This Is the Oldest Age Humans Are Meant to Reach

the bucket list starring morgan freeman and jack nicholson
The Bucket List, Worst Film of 2007 | Warner Bros. Pictures
The Bucket List, Worst Film of 2007 | Warner Bros. Pictures

This week in breaking research that will affect how you live out the rest of your days, The New York Times (165 years old) reports that there's a maximum length of time a human can live. According to scientists who have studied such things for decades, the human lifespan effectively peaks at 115 years -- if you're part of the 0.0002% of folks in the US who make it past 100, that is.

"It seems highly likely we have reached our ceiling," said Dr. Jan Vijg, the expert on aging who led the study. "From now on, this is it. Humans will never get older than 115."

Everyone in the health world seems to be talking about this research, but it probably just confirms something you knew: There's virtually no chance you'll make it to 115.

What hellish voodoo have they employed to arrive at this number?

Vijg and his team's study, published this week in Nature, looked at average life expectancy in 40 countries since 1900. They found that while the average life expectancy increased (American children in 1900 could expect to live to 50; today the average is 79), the number of people of varying ages who were alive in a given year told a different story. For decades, the fastest-growing portions of the population were consistently older folks, but that growth began to slow in '80s.

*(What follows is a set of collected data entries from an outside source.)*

File: src/rtl/transmissor_serial_6.sv
// transmissor_serial_6 -- serial transmitter for 6-bit words.
// On an accepted start request the word is captured and sent as one frame
// on an idle-high line: start(0), dados[0..5] LSB first, even parity, stop(1).
// Each bit lasts TICKS_POR_BIT clocks.
//
// Ports:
//   clock        system clock, rising edge
//   reset        synchronous, active-high, dominates all other inputs
//   partida      start request, sampled only while idle (INICIAL)
//   dados[5:0]   word to send, captured together with partida
//   saida_serial registered serial line, idle high
//   ocupado      high while a frame is on the line
//   pronto       one-cycle pulse in the cycle after the stop bit
module transmissor_serial_6 #(
  parameter int TICKS_POR_BIT = 8
) (
  input  logic       clock,
  input  logic       reset,
  input  logic       partida,
  input  logic [5:0] dados,
  output logic       saida_serial,
  output logic       ocupado,
  output logic       pronto
);

  localparam int TW = $clog2(TICKS_POR_BIT);
  localparam logic [TW-1:0] TICK_LAST = TW'(TICKS_POR_BIT - 1);
  localparam logic [3:0]    BIT_LAST  = 4'd8;

  typedef enum logic [1:0] {
    INICIAL     = 2'd0,
    TRANSMISSAO = 2'd1,
    FINAL       = 2'd2
  } estado_t;

  estado_t       state_q, state_d;
  logic [TW-1:0] tick_q, tick_d;
  logic [3:0]    bit_q, bit_d;
  logic [8:0]    shreg_q, shreg_d;
  logic          saida_q, saida_d;
  logic          ocupado_q, ocupado_d;
  logic          pronto_q, pronto_d;

  always_comb begin
    state_d = state_q;
    tick_d  = tick_q;
    bit_d   = bit_q;
    shreg_d = shreg_q;
    unique case (state_q)
      INICIAL: begin
        if (partida) begin
          // Whole frame is loaded at once; bit 0 of the shift register is
          // always the bit currently on the line.
          shreg_d = {1'b1, ^dados, dados, 1'b0};
          tick_d  = '0;
          bit_d   = '0;
          state_d = TRANSMISSAO;
        end
      end
      TRANSMISSAO: begin
        if (tick_q == TICK_LAST) begin
          tick_d = '0;
          if (bit_q == BIT_LAST) begin
            state_d = FINAL;
          end else begin
            bit_d   = bit_q + 4'd1;
            shreg_d = {1'b1, shreg_q[8:1]};
          end
        end else begin
          tick_d = tick_q + 1'b1;
        end
      end
      FINAL:   state_d = INICIAL;
      default: state_d = INICIAL;
    endcase
  end

  // Outputs are registered from the next state so the line changes in the
  // very cycle the FSM enters a state (start bit appears at k+1).
  always_comb begin
    saida_d   = (state_d == TRANSMISSAO) ? shreg_d[0] : 1'b1;
    ocupado_d = (state_d == TRANSMISSAO);
    pronto_d  = (state_d == FINAL);
  end

  always_ff @(posedge clock) begin
    if (reset) begin
      state_q   <= INICIAL;
      tick_q    <= '0;
      bit_q     <= '0;
      shreg_q   <= '1;
      saida_q   <= 1'b1;
      ocupado_q <= 1'b0;
      pronto_q  <= 1'b0;
    end else begin
      state_q   <= state_d;
      tick_q    <= tick_d;
      bit_q     <= bit_d;
      shreg_q   <= shreg_d;
      saida_q   <= saida_d;
      ocupado_q <= ocupado_d;
      pronto_q  <= pronto_d;
    end
  end

  assign saida_serial = saida_q;
  assign ocupado      = ocupado_q;
  assign pronto       = pronto_q;

endmodule
File: src/rtl/fetch_pkg.sv
// Shared types and sizing helpers for the instruction fetch unit.
package fetch_pkg;

  localparam int DEF_INSN_WIDTH = 32;
  localparam int DEF_ADDR_WIDTH = 32;

  // Bytes per instruction word, i.e. the PC step between sequential fetches.
  function automatic int insn_bytes(input int insn_width);
    return insn_width / 8;
  endfunction

  // Width of a counter that must hold every value from 0 up to depth.
  function automatic int cnt_width(input int depth);
    return $clog2(depth + 1);
  endfunction

  // One buffered instruction together with the address it was fetched from.
  typedef struct packed {
    logic [DEF_INSN_WIDTH-1:0] insn;
    logic [DEF_ADDR_WIDTH-1:0] pc;
  } fetch_entry_t;

endpackage

File: src/rtl/fetch_checker.sv
// Protocol and credit invariants of the fetch unit, kept out of the datapath.
module fetch_checker #(
  parameter int DEPTH = 4,
  parameter int CW    = 3
) (
  input logic          clk,
  input logic          reset_n,
  input logic          rsp_valid,
  input logic [CW-1:0] outstanding,
  input logic [CW-1:0] q_count
);

  // Memory may only answer requests it has accepted.
  a_rsp_has_request: assert property (@(posedge clk) disable iff (!reset_n)
    rsp_valid |-> (outstanding != '0));

  // In-flight plus buffered words never exceed the queue capacity.
  a_credit_bound: assert property (@(posedge clk) disable iff (!reset_n)
    (({1'b0, outstanding} + {1'b0, q_count}) <= (CW+1)'(DEPTH)));

endmodule

File: src/rtl/fetch_queue.sv
// Small synchronous FIFO of fetched instructions. The head entry comes
// straight out of the storage flops, so there is no combinational path from
// push data to the head outputs. Flush empties the queue in one cycle.
module fetch_queue
  import fetch_pkg::*;
#(
  parameter type entry_t = fetch_entry_t,
  parameter int  DEPTH   = 4
) (
  input  logic                        clk,
  input  logic                        reset_n,
  input  logic                        push_i,
  input  entry_t                      push_data_i,
  input  logic                        pop_i,
  input  logic                        flush_i,
  output entry_t                      head_o,
  output logic                        head_valid_o,
  output logic [cnt_width(DEPTH)-1:0] count_o
);

  localparam int PW = $clog2(DEPTH);
  localparam int CW = cnt_width(DEPTH);

  entry_t          mem_q [DEPTH];
  logic [PW-1:0]   rd_ptr_q, rd_ptr_d;
  logic [PW-1:0]   wr_ptr_q, wr_ptr_d;
  logic [CW-1:0]   count_q, count_d;
  logic            do_push;
  logic            do_pop;

  assign do_push = push_i & ~flush_i & (count_q != CW'(DEPTH));
  assign do_pop  = pop_i & (count_q != '0);

  // Pointer and occupancy next-state; flush wins over everything else.
  always_comb begin
    rd_ptr_d = rd_ptr_q;
    wr_ptr_d = wr_ptr_q;
    count_d  = count_q;
    if (flush_i) begin
      rd_ptr_d = '0;
      wr_ptr_d = '0;
      count_d  = '0;
    end else begin
      if (do_push) begin
        wr_ptr_d = wr_ptr_q + PW'(1);
      end else begin
        wr_ptr_d = wr_ptr_q;
      end
      if (do_pop) begin
        rd_ptr_d = rd_ptr_q + PW'(1);
      end else begin
        rd_ptr_d = rd_ptr_q;
      end
      case ({do_push, do_pop})
        2'b10:   count_d = count_q + CW'(1);
        2'b01:   count_d = count_q - CW'(1);
        default: count_d = count_q;
      endcase
    end
  end

  // Pointer and occupancy registers.
  always_ff @(posedge clk or negedge reset_n) begin
    if (!reset_n) begin
      rd_ptr_q <= '0;
      wr_ptr_q <= '0;
      count_q  <= '0;
    end else begin
      rd_ptr_q <= rd_ptr_d;
      wr_ptr_q <= wr_ptr_d;
      count_q  <= count_d;
    end
  end

  // Entry storage; cleared on reset so the head reads as zero out of reset.
  always_ff @(posedge clk or negedge reset_n) begin
    if (!reset_n) begin
      for (int i = 0; i < DEPTH; i++) begin
        mem_q[i] <= '0;
      end
    end else if (do_push) begin
      mem_q[wr_ptr_q] <= push_data_i;
    end
  end

  assign head_o       = mem_q[rd_ptr_q];
  assign head_valid_o = (count_q != '0);
  assign count_o      = count_q;

endmodule
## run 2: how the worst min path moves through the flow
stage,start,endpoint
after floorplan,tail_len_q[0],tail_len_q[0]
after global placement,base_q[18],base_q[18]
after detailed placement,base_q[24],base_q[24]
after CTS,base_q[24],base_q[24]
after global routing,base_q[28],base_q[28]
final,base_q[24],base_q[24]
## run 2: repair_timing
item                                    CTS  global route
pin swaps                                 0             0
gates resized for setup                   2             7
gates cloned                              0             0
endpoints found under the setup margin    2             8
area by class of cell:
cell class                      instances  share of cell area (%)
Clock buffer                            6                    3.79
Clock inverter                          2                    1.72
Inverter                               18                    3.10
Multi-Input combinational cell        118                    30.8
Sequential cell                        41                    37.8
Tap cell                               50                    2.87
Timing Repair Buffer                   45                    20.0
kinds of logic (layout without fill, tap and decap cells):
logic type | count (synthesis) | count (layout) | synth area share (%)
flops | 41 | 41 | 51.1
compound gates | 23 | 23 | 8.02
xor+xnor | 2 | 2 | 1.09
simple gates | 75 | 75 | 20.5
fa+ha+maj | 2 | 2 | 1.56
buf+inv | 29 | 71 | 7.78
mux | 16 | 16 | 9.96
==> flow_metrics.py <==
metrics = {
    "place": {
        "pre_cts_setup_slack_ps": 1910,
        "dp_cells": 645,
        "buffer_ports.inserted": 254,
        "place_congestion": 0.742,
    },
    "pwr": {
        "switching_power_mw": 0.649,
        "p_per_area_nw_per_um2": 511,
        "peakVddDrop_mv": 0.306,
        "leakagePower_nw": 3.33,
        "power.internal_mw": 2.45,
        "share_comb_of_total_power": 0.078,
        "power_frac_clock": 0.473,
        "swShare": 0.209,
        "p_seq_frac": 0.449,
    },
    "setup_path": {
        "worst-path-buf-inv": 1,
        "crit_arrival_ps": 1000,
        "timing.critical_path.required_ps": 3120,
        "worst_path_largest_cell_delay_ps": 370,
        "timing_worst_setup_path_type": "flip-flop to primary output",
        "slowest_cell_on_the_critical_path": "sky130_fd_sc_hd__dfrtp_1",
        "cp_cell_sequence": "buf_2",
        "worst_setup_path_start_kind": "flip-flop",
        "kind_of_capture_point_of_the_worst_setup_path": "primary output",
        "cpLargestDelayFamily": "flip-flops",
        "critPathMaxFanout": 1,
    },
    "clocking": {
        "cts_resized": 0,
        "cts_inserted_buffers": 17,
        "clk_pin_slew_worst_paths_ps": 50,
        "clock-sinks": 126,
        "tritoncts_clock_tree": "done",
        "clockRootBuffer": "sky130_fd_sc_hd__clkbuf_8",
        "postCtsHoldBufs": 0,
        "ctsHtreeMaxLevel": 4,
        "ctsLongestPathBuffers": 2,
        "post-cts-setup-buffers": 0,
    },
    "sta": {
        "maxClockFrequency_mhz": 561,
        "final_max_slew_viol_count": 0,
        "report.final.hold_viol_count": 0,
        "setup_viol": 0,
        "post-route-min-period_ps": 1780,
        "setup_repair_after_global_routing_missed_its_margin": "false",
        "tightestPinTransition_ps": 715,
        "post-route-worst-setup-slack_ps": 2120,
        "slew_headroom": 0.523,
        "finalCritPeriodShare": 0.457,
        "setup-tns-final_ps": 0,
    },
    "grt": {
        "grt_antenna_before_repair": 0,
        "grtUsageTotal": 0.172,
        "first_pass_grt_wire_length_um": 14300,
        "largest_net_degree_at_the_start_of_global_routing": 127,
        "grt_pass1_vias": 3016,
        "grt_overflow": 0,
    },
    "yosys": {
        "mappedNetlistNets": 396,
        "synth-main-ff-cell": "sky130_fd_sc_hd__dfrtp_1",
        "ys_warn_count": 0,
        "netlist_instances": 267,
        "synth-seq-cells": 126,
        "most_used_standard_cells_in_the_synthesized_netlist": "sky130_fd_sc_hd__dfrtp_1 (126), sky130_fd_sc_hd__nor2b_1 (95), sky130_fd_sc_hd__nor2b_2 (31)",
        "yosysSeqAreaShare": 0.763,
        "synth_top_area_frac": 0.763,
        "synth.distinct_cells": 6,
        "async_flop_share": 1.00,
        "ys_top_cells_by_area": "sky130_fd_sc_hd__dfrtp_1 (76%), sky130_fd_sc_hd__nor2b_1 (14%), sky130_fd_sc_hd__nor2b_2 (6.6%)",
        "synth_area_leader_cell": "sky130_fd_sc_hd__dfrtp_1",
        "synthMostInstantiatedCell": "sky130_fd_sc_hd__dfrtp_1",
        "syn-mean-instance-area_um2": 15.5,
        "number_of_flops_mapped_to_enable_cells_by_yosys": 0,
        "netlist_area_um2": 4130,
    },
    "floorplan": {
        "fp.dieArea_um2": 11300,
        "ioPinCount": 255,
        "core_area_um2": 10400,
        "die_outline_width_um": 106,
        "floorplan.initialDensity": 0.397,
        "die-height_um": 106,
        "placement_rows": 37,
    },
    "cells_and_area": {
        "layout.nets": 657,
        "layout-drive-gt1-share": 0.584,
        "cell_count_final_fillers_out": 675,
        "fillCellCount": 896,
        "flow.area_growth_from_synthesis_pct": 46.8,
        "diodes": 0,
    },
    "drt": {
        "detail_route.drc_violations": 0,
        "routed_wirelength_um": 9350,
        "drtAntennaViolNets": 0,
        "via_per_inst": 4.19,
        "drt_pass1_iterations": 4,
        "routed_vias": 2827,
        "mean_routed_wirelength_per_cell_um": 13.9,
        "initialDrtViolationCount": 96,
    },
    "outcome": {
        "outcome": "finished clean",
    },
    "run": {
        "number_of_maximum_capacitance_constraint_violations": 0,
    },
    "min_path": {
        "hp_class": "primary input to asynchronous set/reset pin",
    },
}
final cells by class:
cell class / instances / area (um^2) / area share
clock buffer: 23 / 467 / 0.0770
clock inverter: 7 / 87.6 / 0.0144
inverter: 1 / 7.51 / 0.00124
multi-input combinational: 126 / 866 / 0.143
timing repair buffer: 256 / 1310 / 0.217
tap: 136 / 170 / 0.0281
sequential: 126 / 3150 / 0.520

They also compared their findings with the International Database on Longevity, which holds information on hundreds of people who live to an extremely old age. Charting each year that those people had died since the '60s led them to conclude that -- with rare outliers like a woman who lived to 122 -- the oldest age attained was about 115. Basically, the idea is that while the average lifespan has increased dramatically thanks to medicine and nutrition and all that jazz, if humans could really extend the maximum length of life, we would've seen more than those crazy outliers by now. And we haven't.

"You'd need 10,000 worlds like ours to have the chance that there would be one human who would become 125 years," Dr. Vijg told the Times. That's a lot of imaginary worlds!

It's worth noting not everyone agrees with Vijg's findings. One quoted by the Times decried it as "the same mistake" he's seen made many times over. Others feel it falls squarely in line with previous findings on the topic. It's also worth noting that earlier this year, the Times published an obituary of Susannah Mushatt Jones, then the world's oldest person. She was 116.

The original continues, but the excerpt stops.